Kropotkin also understood the difference between hierarchical organizations and their imposed co-operation between bosses and workers, and the genuine free and equal mutual aid, and solidarity, in resistance to them. In the context of his times he pointed to workers' unions, strikes, and cooperatives as examples of mutual aid, as a means for the working classes to start fighting back within a hostile social environment. So as well as countering hostile attacks on Kropotkin from neoliberals like Matt Ridley and Steve Jones, Iain McKay also deals with some misunderstandings from libertarian socialists and Marxists like Maurice Brinton and Paul Mattick, who mistakenly stereotyped Kropotkin's argument as ignoring the need for class struggle.

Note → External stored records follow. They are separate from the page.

===== src/rtl/five_bit_down_counter_pkg.sv =====
// Shared constants for the five-bit down counter.
//   COUNT_W    : counter width in bits
//   COUNT_MAX  : value reached when decrementing past zero in wrap mode
//   COUNT_ZERO : reset / terminal value
package five_bit_down_counter_pkg;

  localparam int               COUNT_W    = 5;
  localparam logic [COUNT_W-1:0] COUNT_MAX  = 5'd31;
  localparam logic [COUNT_W-1:0] COUNT_ZERO = 5'd0;

endpackage


===== src/rtl/five_bit_down_counter_bit.sv =====
// One counter bit: a single flop behind a prioritised select mux.
// Ports:
//   clk : rising-edge clock
//   clr : synchronous clear (same effect as rst; tied low by the counter)
//   rst : synchronous active-high reset, forces q to 0
//   ld  : load d into q
//   d   : load data
//   en  : borrow-enable, toggles q
//   q   : registered bit
// Priority: rst/clr, then ld, then en, otherwise hold.
module down_counter_bit (
  input  logic clk,
  input  logic clr,
  input  logic rst,
  input  logic ld,
  input  logic d,
  input  logic en,
  output logic q
);

  always_ff @(posedge clk) begin
    if (rst || clr) begin
      q <= 1'b0;
    end else if (ld) begin
      q <= d;
    end else if (en) begin
      q <= ~q;
    end
  end

endmodule


===== src/rtl/five_bit_down_counter_cells.sv =====
// Small AND gate cells used to build the borrow chain and the done decode.
//   And      : y = a & b
//   ThreeAnd : y = a & b & c
//   FourAnd  : y = a & b & c & d
module And (
  input  logic a,
  input  logic b,
  output logic y
);
  assign y = a & b;
endmodule

module ThreeAnd (
  input  logic a,
  input  logic b,
  input  logic c,
  output logic y
);
  assign y = a & b & c;
endmodule

module FourAnd (
  input  logic a,
  input  logic b,
  input  logic c,
  input  logic d,
  output logic y
);
  assign y = a & b & c & d;
endmodule


===== src/rtl/five_bit_down_counter.sv =====
// Five-bit loadable down counter built from per-bit mux-flops and a gate-level
// borrow chain, with zero / terminal-count flags and a registered done pulse.
// Parameters:
//   WRAP : 1 = decrementing from 0 wraps to 31; 0 = count holds at 0
// Ports:
//   clk          : rising-edge clock
//   reset        : synchronous active-high reset (count -> 0, done -> 0)
//   load         : load load_value on the next edge (beats count_enable)
//   load_value   : preset value
//   count_enable : decrement on the next edge
//   count        : registered counter value
//   zero         : combinational, count == 0
//   tc           : combinational, count_enable & zero (for cascading)
//   done         : registered one-cycle pulse when a decrement reaches 0
module five_bit_down_counter
  import five_bit_down_counter_pkg::*;
#(
  parameter bit WRAP = 1'b1
) (
  input  logic               clk,
  input  logic               reset,
  input  logic               load,
  input  logic [COUNT_W-1:0] load_value,
  input  logic               count_enable,
  output logic [COUNT_W-1:0] count,
  output logic               zero,
  output logic               tc,
  output logic               done
);

  logic [COUNT_W-1:0] count_n;   // inverted bits feed the borrow chain
  logic [COUNT_W-1:0] toggle;    // per-bit borrow-enable
  logic               en_eff;    // count_enable after optional zero gating
  logic               low3_zero; // en_eff & bits [1:0] zero, first stage for bit 4
  logic               ce_no_load;
  logic               upper_zero;
  logic               detect;

  assign count_n = ~count;
  assign zero    = (count == COUNT_ZERO);
  assign tc      = count_enable & zero;

  // In hold mode the decrement is suppressed at zero, so the chain never
  // produces the 0 -> 31 borrow.
  generate
    if (WRAP) begin : g_wrap
      assign en_eff = count_enable;
    end else begin : g_hold
      And u_gate (.a(count_enable), .b(~zero), .y(en_eff));
    end
  endgenerate

  // Borrow chain: bit i toggles when decrementing and all lower bits are 0.
  assign toggle[0] = en_eff;
  And      u_t1  (.a(en_eff), .b(count_n[0]), .y(toggle[1]));
  ThreeAnd u_t2  (.a(en_eff), .b(count_n[0]), .c(count_n[1]), .y(toggle[2]));
  FourAnd  u_t3  (.a(en_eff), .b(count_n[0]), .c(count_n[1]), .d(count_n[2]),
                  .y(toggle[3]));
  ThreeAnd u_t4a (.a(en_eff), .b(count_n[0]), .c(count_n[1]), .y(low3_zero));
  ThreeAnd u_t4b (.a(low3_zero), .b(count_n[2]), .c(count_n[3]), .y(toggle[4]));

  generate
    for (genvar i = 0; i < COUNT_W; i++) begin : g_bit
      down_counter_bit u_bit (
        .clk (clk),
        .clr (1'b0),
        .rst (reset),
        .ld  (load),
        .d   (load_value[i]),
        .en  (toggle[i]),
        .q   (count[i])
      );
    end
  endgenerate

  // done fires only for a real decrement from 1; loads and wraps never
  // match this decode because they need count==1 with load low.
  And      u_nl  (.a(count_enable), .b(~load), .y(ce_no_load));
  FourAnd  u_one (.a(count_n[4]), .b(count_n[3]), .c(count_n[2]), .d(count_n[1]),
                  .y(upper_zero));
  ThreeAnd u_det (.a(upper_zero), .b(count[0]), .c(ce_no_load), .y(detect));

  // Always-load flop: reset clears it, otherwise it captures detect each edge.
  down_counter_bit u_done (
    .clk (clk),
    .clr (1'b0),
    .rst (reset),
    .ld  (1'b1),
    .d   (detect),
    .en  (1'b0),
    .q   (done)
  );

endmodule


===== config.mk =====
export PLATFORM = sky130hd
export DESIGN_NAME = five_bit_down_counter
export DESIGN_NICKNAME = d
export VERILOG_FILES = /design/src/rtl/five_bit_down_counter_pkg.sv /design/src/rtl/five_bit_down_counter_bit.sv /design/src/rtl/five_bit_down_counter_cells.sv /design/src/rtl/five_bit_down_counter.sv
export SDC_FILE = /design/constraint.sdc
export NUM_CORES = 1
export LEC_CHECK = 0
export BUFFER_PORTS_ARGS = -buffer_cell sky130_fd_sc_hd__buf_2
export CAP_MARGIN = 10
export CELL_PAD_IN_SITES_DETAIL_PLACEMENT = 0
export CELL_PAD_IN_SITES_GLOBAL_PLACEMENT = 2
export CORE_UTILIZATION = 22
export DETAILED_ROUTE_END_ITERATION = 7
export PLACE_DENSITY_LB_ADDON = 0.1
export SYNTH_ARGS = -nofsm -noshare
export SYNTH_HDL_FRONTEND = slang
export SYNTH_SLANG_ARGS = --single-unit
export TNS_END_PERCENT = 50

===== constraint.sdc =====
create_clock -name clk -period 1.5 [get_ports clk]
set_input_delay 0.3 -clock clk [delete_from_list [all_inputs] [get_ports clk]]
set_output_delay 0.3 -clock clk [all_outputs]
set_load 0.01 [all_outputs]

Word-level counts from Yosys, hierarchy flattened. Index checks and enable logic that the tools add are counted.

Bits in registers: 6. Bits in latches: 0. Bits in writable memories: 0. Bits in read-only memories: 0. Output and inout port bits: 8. Memories kept: 0.

Add/sub/neg operators: 0. Multipliers: 0. Divide/modulo/power cells: 0. Magnitude comparators: 0. Equal/unequal tests: 0. Shifts and indexed selects: 0. Mux-type cells: 10. Bitwise operators: 18. Reduce and logical (&&, ||, !) cells: 6.

Operator list (number): 1-bit bitwise AND (11); 1-bit two-way mux (10); 2-bit nonzero test (5); 1-bit inverter (6); 5-bit logical NOT (1); 5-bit inverter (1).

Longest topological paths before layout. Gate-level depths: netlist of run 1.

Depth in word-level cells: 7. Depth in mapped cells: 3. Mapped depth without buffers: 3.

Cells and area by module. From an unflattened synthesis of run 1, not the netlist that was laid out.

Cell total of the unflattened synthesis: 49. Area, all modules: 435.4 sq um.

By module, submodules not included: down_counter_bit (instances 6, cells an instance 5, area each 53.8 sq um, sequential area each 20.0 sq um); five_bit_down_counter (instances 1, cells an instance 11, area each 57.6 sq um, sequential area each 0.0 sq um); ThreeAnd (instances 4, cells an instance 1, area each 6.3 sq um, sequential area each 0.0 sq um); FourAnd (instances 2, cells an instance 1, area each 8.8 sq um, sequential area each 0.0 sq um); And (instances 2, cells an instance 1, area each 6.3 sq um, sequential area each 0.0 sq um).

Worst setup path before layout of run 1. OpenSTA, ideal clock, no wires.

Path type: register to output. Start: reg g_bit[3].u_bit.q. End: out zero. Arrival: 1061 ps. Data required time: 1200 ps. Slack: 139 ps. Cell stages (with the launch flop): 3. Buffers on the path: 0. Cell sequence: dfxtp_1 > or4_4 > nor2_1.

Word-level cells in the longest chain between the ends: 1.

RTL lines: start, declared (line five_bit_down_counter_bit.sv:18) `output logic q`; start signal, assigned (line five_bit_down_counter_bit.sv:27) `q <= ~q;`; 5-bit logical NOT (line five_bit_down_counter.sv:40) `assign zero = (count == COUNT_ZERO);`; end, declared (line five_bit_down_counter.sv:26) `output logic zero,`.

Every way passes these cells.

Worst setup path in the final report of run 1.
Start: reg g_bit[1].u_bit.q. End: out tc.

Word-level cells in the longest chain between the ends: 2.

RTL lines: start, declared (line five_bit_down_counter_bit.sv:18); start signal, assigned (line five_bit_down_counter_bit.sv:27); 5-bit logical NOT (line five_bit_down_counter.sv:40); 1-bit bitwise AND (line five_bit_down_counter.sv:41) `assign tc = count_enable & zero;`; end, declared (line five_bit_down_counter.sv:27) `output logic tc,`.

Every way passes these cells.

==> results of run 1 <==
[per-stage QoR]
| step | power [mW] | std cells | setup WS, ps | hold WS [ps] |
|---|---|---|---|---|
| floorplan | 0.2637 | 38 | 139.2 | 369.1 |
| global placement | 0.2994 | 67 | 103.6 | 526.7 |
| detailed placement | 0.2989 | 67 | 82.22 | 530.2 |
| CTS | 0.4706 | 72 | -176.2 | 256.1 |
| global route | 0.5003 | 72 | -206.6 | 274.4 |
| finish | 0.4698 | 72 | -174.5 | 259.5 |
[per-layer routing]
metal,wire (µm),global-route usage
met1,366,0.1266
met2,332,0.1531
met3,86,0.06522
met4,24,0.07742
met5,0,0
[cell families after synthesis]
kind of cell / share of synthesized area
DFF: 0.3517
xor gates and xnor gates: 0.07694
and+or+nand+nor: 0.2821
buffers and inverters: 0.1429
AOI/OAI and AO/OA: 0.1465
[worst register-to-register path, delay by kind of cell, from the launching register on]
family	cells	cell delay (ps)
DFF	1	410
buffers and inverters	1	120
AOI/OAI and AO/OA	1	320
and+or+nand+nor	2	390
[cells in the mapped netlist (all sizes together)]
cell	n	share of area
a211oi	3	0.066
a21boi	1	0.022
a21oi	1	0.015
and2b	1	0.022
buf	5	0.11
dfxtp	6	0.35
inv	3	0.033
nand2	1	0.011
nand2b	1	0.018
nand4	1	0.018
nor2	5	0.055
nor2b	2	0.059
nor3b	1	0.022
nor4b	1	0.044
o21ai	1	0.015
o311a	1	0.029
or4	1	0.033
xnor2	3	0.077
[worst min path at each step]
stage,start,to,slack (ps)
after floorplan,reset,g_bit[0].u_bit.q,370
after CTS,reset,g_bit[1].u_bit.q,260
after global routing,reset,g_bit[0].u_bit.q,270
after detailed placement,reset,g_bit[0].u_bit.q,530
after global placement,reset,g_bit[0].u_bit.q,530
final,reset,g_bit[0].u_bit.q,260
[power by group]
group | leakage (nW) | switching (mW) | internal [mW] | total [mW]
logic | 0.170 | 0.0587 | 0.0703 | 0.129
registers | 0.0505 | 0.0110 | 0.173 | 0.184
clock network | 0.0138 | 0.0655 | 0.0910 | 0.156
[area by class of cell]
| type | count | area, µm² | area share |
|---|---|---|---|
| Tap cell | 15 | 18.77 | 0.03876 |
| Timing Repair Buffer | 21 | 123.9 | 0.2558 |
| Clock buffer | 3 | 22.52 | 0.04651 |
| Sequential cell | 6 | 123.9 | 0.2558 |
| Inverter | 3 | 11.26 | 0.02326 |
| Multi-Input combinational cell | 24 | 183.9 | 0.3798 |
[state kept, by name, indices dropped and copies added, names as in the netlist]
signal	cells
u_done.q	1
g_bit.u_bit.q	5
[what timing repair did]
item / CTS / global route
hold endpoints to repair: 0 / 0
setup endpoints to repair: 2 / 3
resized for setup: 2 / 4
buffers inserted: 2 / 0
cloned: 0 / 0
pin swaps: 1 / 0
==> results.cfg, run 1 <==
[floorplanning]
dieHeight_um = 41.41
design.portCount = 17
die_area_um2 = 1714
design.core.area_um2 = 1366
dieWidth_um = 41.41
placementRows = 13
starting_density_of_the_core = 0.2500

[cells_and_area]
most-common-layout-cells = sky130_fd_sc_hd__buf_2, sky130_fd_sc_hd__buf_4, sky130_fd_sc_hd__nor2_1
final_core_utilization = 0.3544
num-nets-final = 68
fin_area_um2 = 484.2
layout-area-overhead-vs-synth_pct = 41.76
final_layout_size_suffix_gt1_frac = 0.5439
fillers = 159
insertedDiodeCount = 0
mostFrequentLayoutCell = sky130_fd_sc_hd__buf_2

[sta]
hold_violations = 0
finalWorstPathRequiredPeriod_ps = 1674
final-max-slew-violation-count = 0
final.setup_skew_ps = 4.423
worst_pin_slew_ps = 233.4
setup_viol = 2
finalCritPeriodShare = 1.116
tns_ps = -318.6
worst_slew_margin = 0.8437
finalWorstSetupSlack_ps = -174.5
max_freq_ghz = 0.5972
rsz_0062_raised_after_global_routing = yes

[global_route]
vias_in_the_first_global_route = 330
grt_start_max_net_pins = 9
track_usage = 0.1113
antenna_found_initial = 0
grt_pass1_wl_mm = 1.414
global_route.overflow_total = 0

[flow_run]
drv.max_cap_violation_count = 0

[setup_path]
critPathArrivalTime_ps = 1370
critical_path.reg2reg.startpoint = g_bit[0].u_bit.q
ff2ff_setup_slack_ps = 140
worst_ep_required_time_ps = 1200
worstReg2RegEnd = g_bit[4].u_bit.q
worst_r2r_path_depth = 4
critical_path.startpoint_type = flop
source_of_the_critical_timing_path = g_bit[1].u_bit.q
worstSetupPathType = reg2out
timing.critical_path.max_delay_family = simple AND/OR/NAND/NOR gates
path_cells = or4_4, nor2b_4, buf_6
largest_fanout_on_the_critical_path = 3
cp_slowest_stage_delay_ps = 570
worst-path-stages = 3
slowest_stage = sky130_fd_sc_hd__or4_4
timing.critical_path.to_type = output pin
worst-path-buf-inv = 1
capture_point_of_the_critical_path = tc

[synthesis]
ys_seq_elements = 6
postSynthCellCount = 38
post_synth.cell_area_avg_um2 = 8.989
synth_warnings = 0
synthDistinctLibCells = 19
netlist_area_um2 = 341.6
synth-seq-area-share = 0.3516
syn_nets = 47

[drt]
drt-pass1-iter-count = 3
num_vias = 318
via_per_inst = 4.417
totalWireLength_um = 810
route.detailed.wl_per_inst_um = 11.25
antenna_violating_nets_post_route = 0
drc = 0
detailedRoute.firstIterationViolations = 9

[power]
p_per_area_nw_per_um2 = 970.2
vdd_ir_drop_max_v = 0.0003963
leakagePower_nw = 0.2340

[clock_tree]
clkSlewWorstSetupHoldPaths_ps = 40
cts_tree = yes
clock_sinks = 6
clock_latency_ps = 250
hold_buffers = 0
cts-root-to-sink-buffers = 2
h-tree-depth = 1
root_buffer_cell = sky130_fd_sc_hd__clkbuf_4
tritoncts_buffers = 3

[hold_path]
min_path_cells = 2
timing.hold.worst.class = in2reg

[place]
io_buffer_count = 16
gp_routability_congestion = 0.6870
dpl.hpwl_um = 631.1
postPlaceCellArea_um2 = 425.4

[run_status]
run_status = complete, but fails checks
failed_checks = setup timing
(Power assumes the default switching activity.)
==> run 2: changes to the inputs <==
--- a/config.mk
+++ b/config.mk
@@ -13,2 +13,3 @@
 export DETAILED_ROUTE_END_ITERATION = 7
+export HOLD_SLACK_MARGIN = 0.15
 export PLACE_DENSITY_LB_ADDON = 0.1
==> constraint.sdc (replaced) <==
create_clock -name clk -period 1.5 [get_ports clk]
set_input_delay 0.15 -clock clk [delete_from_list [all_inputs] [get_ports clk]]
set_output_delay 0.15 -clock clk [all_outputs]
set_load 0.01 [all_outputs]
==> results.cfg, run 2 (same netlist as run 1, synthesis figures left out) <==
[drt]
num_vias = 328
totalWireLength_um = 846
route.detailed.wl_per_inst_um = 11.43
drc = 0
antenna_violating_nets_post_route = 0
via_per_inst = 4.432
detailedRoute.firstIterationViolations = 4
drt-pass1-iter-count = 4

[floorplanning]
dieWidth_um = 41.41
starting_density_of_the_core = 0.2500
design.core.area_um2 = 1366
die_area_um2 = 1714
dieHeight_um = 41.41
design.portCount = 17
placementRows = 13

[hold_path]
timing.hold.worst.class = in2reg
min_delay_worst_endpoint = g_bit[0].u_bit.q
min_path_cells = 3
min-delay-start = load

[clock_tree]
cts_tree = yes
root_buffer_cell = sky130_fd_sc_hd__clkbuf_4
clkSlewWorstSetupHoldPaths_ps = 50
h-tree-depth = 1
clock_latency_ps = 250
tritoncts_buffers = 3
cts-root-to-sink-buffers = 2
clock_sinks = 6

[setup_path]
critPathArrivalTime_ps = 1380
timing.critical_path.to_type = output pin
worst-path-buf-inv = 1
cp_slowest_stage_delay_ps = 550
ff2ff_setup_slack_ps = 80
worstSetupPathType = reg2out
worst_r2r_path_depth = 4
critical_path.reg2reg.startpoint = g_bit[0].u_bit.q
path_cells = or4_4, nor2b_4, buf_6
timing.critical_path.max_delay_family = simple AND/OR/NAND/NOR gates
worst-path-stages = 3
worstReg2RegEnd = g_bit[4].u_bit.q
slowest_stage = sky130_fd_sc_hd__or4_4
worst_ep_required_time_ps = 1350
critical_path.startpoint_type = flop
largest_fanout_on_the_critical_path = 3

[power]
vdd_ir_drop_max_v = 0.0003024
leakagePower_nw = 0.2376
p_per_area_nw_per_um2 = 940.9

[flow_run]
drv.max_cap_violation_count = 0

[run_status]
run_status = complete, but fails checks
failed_checks = setup timing

[sta]
max_freq_ghz = 0.6528
hold_violations = 0
finalCritPeriodShare = 1.021
rsz_0062_raised_after_global_routing = yes
worst_slew_margin = 0.8099
tns_ps = -43.07
finalWorstPathRequiredPeriod_ps = 1532
final.setup_skew_ps = 1.911
worst_pin_slew_ps = 284.4
setup_viol = 2
final-max-slew-violation-count = 0
finalWorstSetupSlack_ps = -31.87

[place]
placed_cells = 64
gp_routability_congestion = 0.6865
postPlaceCellArea_um2 = 402.9
dpl.hpwl_um = 609.3
io_buffer_count = 16

[cells_and_area]
final_cell_count_no_fill = 74
max_flop_register = g_bit.u_bit.q
largest_registers = g_bit.u_bit.q (5), u_done.q (1)
final_layout_size_suffix_gt1_frac = 0.5254
most-common-layout-cells = sky130_fd_sc_hd__buf_2, sky130_fd_sc_hd__buf_4, sky130_fd_sc_hd__nor2_1
fin_area_um2 = 498.0
insertedDiodeCount = 0
max_reg_flops = 5
num-nets-final = 70
fillers = 164
mostFrequentLayoutCell = sky130_fd_sc_hd__buf_2
layout-area-overhead-vs-synth_pct = 45.79

[global_route]
antenna_found_initial = 0
global_route.overflow_total = 0
grt_pass1_wl_mm = 1.483
track_usage = 0.1194
grt_start_max_net_pins = 9
vias_in_the_first_global_route = 355
-- run 2: cell count changes in the layout (fill, tap and decap cells not counted), sizes merged --
cell         change
dlygate4sd3      +2
-- run 2: per-stage QoR --
step	util	worst slack, ps	total power [mW]	hold slack, ps
final	0.3645	-31.87	0.4685	167.7
after global routing	0.3645	-77.78	0.5047	181.6
after CTS	0.3434	-19.75	0.4653	167.1
after detailed placement	0.2949	204.0	0.2886	389.4
after global placement	0.2949	217.0	0.2886	381.0
after floorplan	-	258.8	0.2637	219.1
-- run 2: layout make-up --
cell class	instances	area (µm²)	share of cell area
inverter	3	11.26	0.02261
tap	15	18.77	0.03769
multi-input combinational	24	175.2	0.3518
sequential	6	126.4	0.2538
clock buffer	3	22.52	0.04523
timing repair buffer	23	143.9	0.2889
-- run 2: how the worst max path moves through the flow --
stage                     start               end
2_1_floorplan  g_bit[3].u_bit.q  g_bit[4].u_bit.q
4_1_cts        g_bit[4].u_bit.q                tc
3_3_place_gp   g_bit[3].u_bit.q                tc
5_1_grt        g_bit[2].u_bit.q              zero
6_report       g_bit[2].u_bit.q                tc
3_5_place_dp   g_bit[3].u_bit.q                tc
-- run 2: repair_timing --
item	in CTS	in global routing
hold buffers	2	0
endpoints found under the hold margin	4	0
setup buffers	2	3
pin swaps	1	1
setup endpoints to repair	2	2
resized for setup	3	3
-- run 2: tightest hold or removal path, stage by stage --
cell and delay (ps):
sky130_fd_sc_hd__buf_2 120, sky130_fd_sc_hd__nand2_1 50, sky130_fd_sc_hd__a21oi_1 50
-- run 2: metal layers --
layer / track usage / vias up / part of all wire
met3: 0.05652 / 5 / 0.13
met4: 0.1355 / 0 / 0.056
met1: 0.1161 / 135 / 0.39
met5: 0 / - / 0
li1: - / 169 / -
met2: 0.1719 / 19 / 0.42
-- run 2: power breakdown --
| part | leakage [nW] | switching, mW | internal (mW) |
|---|---|---|---|
| Clock | 0.0138 | 0.0661 | 0.0910 |
| Sequential | 0.0508 | 0.0124 | 0.173 |
| Combinational | 0.173 | 0.0552 | 0.0709 |
| Total | 0.238 | 0.134 | 0.335 |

McKay concludes that Mutual Aid is still important today because many of the justifications for capitalism on the political right, and for state control on the left, retain traces of the old Social Darwinian rationale he was opposing in the 19th century. Given the current predominantly capitalist and statist reality, Kropotkin's Mutual Aid according to McKay, is still an important antidote to the dominant culture, and it emphasizes that "we need not live like this and that there is nothing in 'nature' which precludes transcending capitalism."

Kropotkin has often been misunderstood in the west, even by many western anarchists, perhaps as just some lone gentle bearded eccentric with nice philosophical ideas about federalism and people co-operating with each other. Iain McKay's excellent, readable, and very thorough pamphlet helps put Kropotkin and Mutual Aid into proper context. If you are tempted to get your hands on the new Freedom Press edition of Mutual Aid, then first grab yourself a copy of Iain's extended Introduction and Evaluation.

==888==

Iain McKay is the creator of the Anarchist FAQ, a vast resource of anarchist thought available online at www.anarchistfaq.org He has also recently edited Property is Theft - a collection of the writings of Pierre-Joseph Proudhon, published at the end of 2010.

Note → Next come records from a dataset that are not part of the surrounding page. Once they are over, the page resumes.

<file path="config.mk">
export PLATFORM = sky130hd
export DESIGN_NAME = elastic_token_fifo
export DESIGN_NICKNAME = d
export VERILOG_FILES = /design/src/rtl/elastic_token_fifo.sv
export SDC_FILE = /design/constraint.sdc
export NUM_CORES = 1
export LEC_CHECK = 0
export CAP_MARGIN = 30
export CORE_ASPECT_RATIO = 1.4
export CORE_MARGIN = 5
export CORE_UTILIZATION = 60
export DETAILED_ROUTE_END_ITERATION = 10
export PLACE_DENSITY_LB_ADDON = 0.2
export SLEW_MARGIN = 0
export SYNTH_ARGS = -nofsm -noshare
export SYNTH_HDL_FRONTEND = slang
export SYNTH_SLANG_ARGS = --single-unit
export TNS_END_PERCENT = 20
</file>
<file path="constraint.sdc">
create_clock -name clk -period 5.2 [get_ports clk]
set_input_delay 1.3 -clock clk [delete_from_list [all_inputs] [get_ports clk]]
set_output_delay 1.3 -clock clk [all_outputs]
set_load 0.05 [all_outputs]
</file>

(An edited version of this article appeared in Black Flag issue 233 mid-2011, Black Flag, BM Hurricane, London, WC1N 3XX, UK. [email protected])

Source; The Worst of The Whinger; London, 2011.

Mutual Aid: An Introduction and Evaluation. Iain McKay. Pub. AK Press. 2010. A5 format. 68pp. AK Press, PO Box 12766, Edinburgh, EH8 9YE. www.akuk.com

Comments

Choccy

12 years 9 months ago

In reply to by libcom.org

Submitted by Choccy on February 14, 2012

Would you really class Jones as a neoliberal? He has never come across that way to me at all. He's anti-determinist, hates evolutionary psychology, despises grammar schools and is no fan of any type of conservativism. Doubtless he's no radical... but neoliberal, really?

Worth noting that Lee Dugatkin's latest book, The Prince Of Evolution, has tried to put Kropotkin bnack on the scientific map.

Paul Petard

12 years 9 months ago

In reply to by libcom.org

Submitted by Paul Petard on February 18, 2012

Thanks Choccy. I have been shown some writings by Steve Jones, and you are right, he doesn't come across specifically as "neoliberal", so I appear to have made a mistake in lumping him in with neoliberalism. Paul Petard.